■ MATERIAL FOR THIS TASK ■
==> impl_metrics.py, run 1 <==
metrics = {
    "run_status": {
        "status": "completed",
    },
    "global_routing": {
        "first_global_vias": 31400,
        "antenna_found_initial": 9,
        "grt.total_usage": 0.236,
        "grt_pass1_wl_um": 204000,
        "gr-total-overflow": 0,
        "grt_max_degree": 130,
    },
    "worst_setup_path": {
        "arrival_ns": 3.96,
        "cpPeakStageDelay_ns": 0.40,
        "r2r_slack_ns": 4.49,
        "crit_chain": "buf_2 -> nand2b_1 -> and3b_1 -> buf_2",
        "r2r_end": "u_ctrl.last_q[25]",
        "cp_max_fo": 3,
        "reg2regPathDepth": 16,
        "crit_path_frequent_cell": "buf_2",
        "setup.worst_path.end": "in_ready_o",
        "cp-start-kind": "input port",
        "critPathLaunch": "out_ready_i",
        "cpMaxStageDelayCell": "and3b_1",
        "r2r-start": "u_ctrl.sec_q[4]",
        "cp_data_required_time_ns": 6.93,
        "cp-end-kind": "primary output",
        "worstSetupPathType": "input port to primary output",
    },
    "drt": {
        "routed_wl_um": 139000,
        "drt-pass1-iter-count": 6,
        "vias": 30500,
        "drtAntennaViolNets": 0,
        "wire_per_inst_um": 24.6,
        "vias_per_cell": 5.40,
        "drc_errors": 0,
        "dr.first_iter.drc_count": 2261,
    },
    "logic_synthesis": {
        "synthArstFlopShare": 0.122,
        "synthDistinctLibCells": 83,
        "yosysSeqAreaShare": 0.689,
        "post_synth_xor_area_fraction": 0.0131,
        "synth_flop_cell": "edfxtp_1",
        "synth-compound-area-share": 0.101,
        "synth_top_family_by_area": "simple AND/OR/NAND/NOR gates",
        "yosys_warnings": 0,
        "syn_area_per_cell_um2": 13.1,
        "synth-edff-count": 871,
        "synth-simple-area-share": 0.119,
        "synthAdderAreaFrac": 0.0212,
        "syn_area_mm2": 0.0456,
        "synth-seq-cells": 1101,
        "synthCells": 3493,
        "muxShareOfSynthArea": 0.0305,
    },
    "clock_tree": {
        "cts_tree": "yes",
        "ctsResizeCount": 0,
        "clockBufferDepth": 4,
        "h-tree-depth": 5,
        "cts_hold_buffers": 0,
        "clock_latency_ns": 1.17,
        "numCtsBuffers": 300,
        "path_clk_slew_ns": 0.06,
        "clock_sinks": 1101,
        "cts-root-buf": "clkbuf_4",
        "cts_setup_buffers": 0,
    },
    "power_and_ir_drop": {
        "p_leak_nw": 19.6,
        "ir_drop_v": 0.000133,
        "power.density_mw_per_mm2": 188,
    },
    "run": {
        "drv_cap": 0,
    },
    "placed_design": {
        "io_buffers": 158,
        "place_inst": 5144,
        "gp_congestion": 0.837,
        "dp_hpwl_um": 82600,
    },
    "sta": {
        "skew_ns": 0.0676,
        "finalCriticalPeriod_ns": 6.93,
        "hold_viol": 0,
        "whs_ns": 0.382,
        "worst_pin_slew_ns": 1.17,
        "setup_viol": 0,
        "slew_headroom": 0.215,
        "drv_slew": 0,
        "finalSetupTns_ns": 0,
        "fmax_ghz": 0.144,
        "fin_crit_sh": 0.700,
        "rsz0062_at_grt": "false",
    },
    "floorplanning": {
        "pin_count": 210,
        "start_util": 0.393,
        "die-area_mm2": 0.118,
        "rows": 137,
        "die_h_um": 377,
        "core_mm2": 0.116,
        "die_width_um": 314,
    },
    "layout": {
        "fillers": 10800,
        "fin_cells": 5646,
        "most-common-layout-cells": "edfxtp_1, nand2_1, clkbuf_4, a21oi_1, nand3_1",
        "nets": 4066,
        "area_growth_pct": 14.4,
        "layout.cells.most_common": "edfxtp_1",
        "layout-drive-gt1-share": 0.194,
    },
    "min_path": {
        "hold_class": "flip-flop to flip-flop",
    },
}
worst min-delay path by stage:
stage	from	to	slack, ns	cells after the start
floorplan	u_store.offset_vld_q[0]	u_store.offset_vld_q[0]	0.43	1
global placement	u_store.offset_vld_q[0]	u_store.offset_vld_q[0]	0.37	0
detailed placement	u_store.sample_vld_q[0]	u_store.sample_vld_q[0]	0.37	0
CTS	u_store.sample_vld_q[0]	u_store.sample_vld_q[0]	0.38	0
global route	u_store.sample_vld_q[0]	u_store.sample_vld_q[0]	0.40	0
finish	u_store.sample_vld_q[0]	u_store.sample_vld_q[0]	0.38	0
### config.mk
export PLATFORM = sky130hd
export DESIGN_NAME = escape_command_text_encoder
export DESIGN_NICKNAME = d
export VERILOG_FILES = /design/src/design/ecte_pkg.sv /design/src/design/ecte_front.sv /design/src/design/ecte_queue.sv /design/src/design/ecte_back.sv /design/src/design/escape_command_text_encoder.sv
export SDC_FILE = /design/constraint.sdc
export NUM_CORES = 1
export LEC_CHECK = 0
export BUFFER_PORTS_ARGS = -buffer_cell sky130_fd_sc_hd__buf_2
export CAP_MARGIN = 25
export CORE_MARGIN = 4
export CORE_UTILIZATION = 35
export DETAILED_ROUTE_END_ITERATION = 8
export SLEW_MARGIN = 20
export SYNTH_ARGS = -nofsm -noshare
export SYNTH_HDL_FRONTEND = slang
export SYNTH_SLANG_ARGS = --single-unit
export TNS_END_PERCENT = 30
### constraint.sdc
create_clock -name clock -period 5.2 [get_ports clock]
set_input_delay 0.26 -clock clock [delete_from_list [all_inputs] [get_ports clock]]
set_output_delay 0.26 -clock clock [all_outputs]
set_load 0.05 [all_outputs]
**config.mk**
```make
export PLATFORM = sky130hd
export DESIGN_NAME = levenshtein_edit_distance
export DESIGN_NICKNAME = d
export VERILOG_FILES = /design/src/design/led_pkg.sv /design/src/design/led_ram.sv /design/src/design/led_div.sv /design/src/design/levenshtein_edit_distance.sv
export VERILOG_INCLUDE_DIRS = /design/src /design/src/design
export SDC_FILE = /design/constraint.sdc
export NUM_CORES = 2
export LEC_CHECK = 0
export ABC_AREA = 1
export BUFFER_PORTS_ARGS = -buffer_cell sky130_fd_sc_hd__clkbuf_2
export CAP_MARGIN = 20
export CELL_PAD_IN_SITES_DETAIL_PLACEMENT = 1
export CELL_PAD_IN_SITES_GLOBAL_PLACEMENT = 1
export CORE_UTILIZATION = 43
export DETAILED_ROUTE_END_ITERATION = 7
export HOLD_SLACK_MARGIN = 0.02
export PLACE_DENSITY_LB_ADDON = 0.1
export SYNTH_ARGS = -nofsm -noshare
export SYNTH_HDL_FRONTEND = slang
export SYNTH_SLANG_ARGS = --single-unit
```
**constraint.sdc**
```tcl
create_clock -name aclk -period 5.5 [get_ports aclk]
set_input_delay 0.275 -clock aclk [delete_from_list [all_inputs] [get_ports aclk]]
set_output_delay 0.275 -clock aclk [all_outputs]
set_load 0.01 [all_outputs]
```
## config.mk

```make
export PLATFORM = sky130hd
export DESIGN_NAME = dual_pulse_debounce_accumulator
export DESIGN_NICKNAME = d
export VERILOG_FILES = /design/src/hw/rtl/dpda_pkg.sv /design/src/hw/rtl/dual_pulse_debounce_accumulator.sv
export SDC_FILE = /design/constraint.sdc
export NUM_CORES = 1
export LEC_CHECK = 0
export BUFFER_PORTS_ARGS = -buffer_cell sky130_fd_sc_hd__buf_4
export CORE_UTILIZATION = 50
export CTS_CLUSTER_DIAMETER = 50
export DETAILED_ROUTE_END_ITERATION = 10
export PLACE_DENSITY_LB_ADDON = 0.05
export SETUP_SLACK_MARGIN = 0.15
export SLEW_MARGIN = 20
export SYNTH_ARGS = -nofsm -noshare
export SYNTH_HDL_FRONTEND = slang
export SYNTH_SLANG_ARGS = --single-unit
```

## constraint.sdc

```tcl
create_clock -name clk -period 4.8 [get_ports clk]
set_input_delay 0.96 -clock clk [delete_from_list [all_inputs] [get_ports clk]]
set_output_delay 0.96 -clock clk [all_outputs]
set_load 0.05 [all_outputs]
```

■ EXERCISE BRIEF ■
Above are the records; copy every line in them that holds the word "kind".

■ WRITTEN SOLUTION ■
        "cp-start-kind": "input port",
        "cp-end-kind": "primary output",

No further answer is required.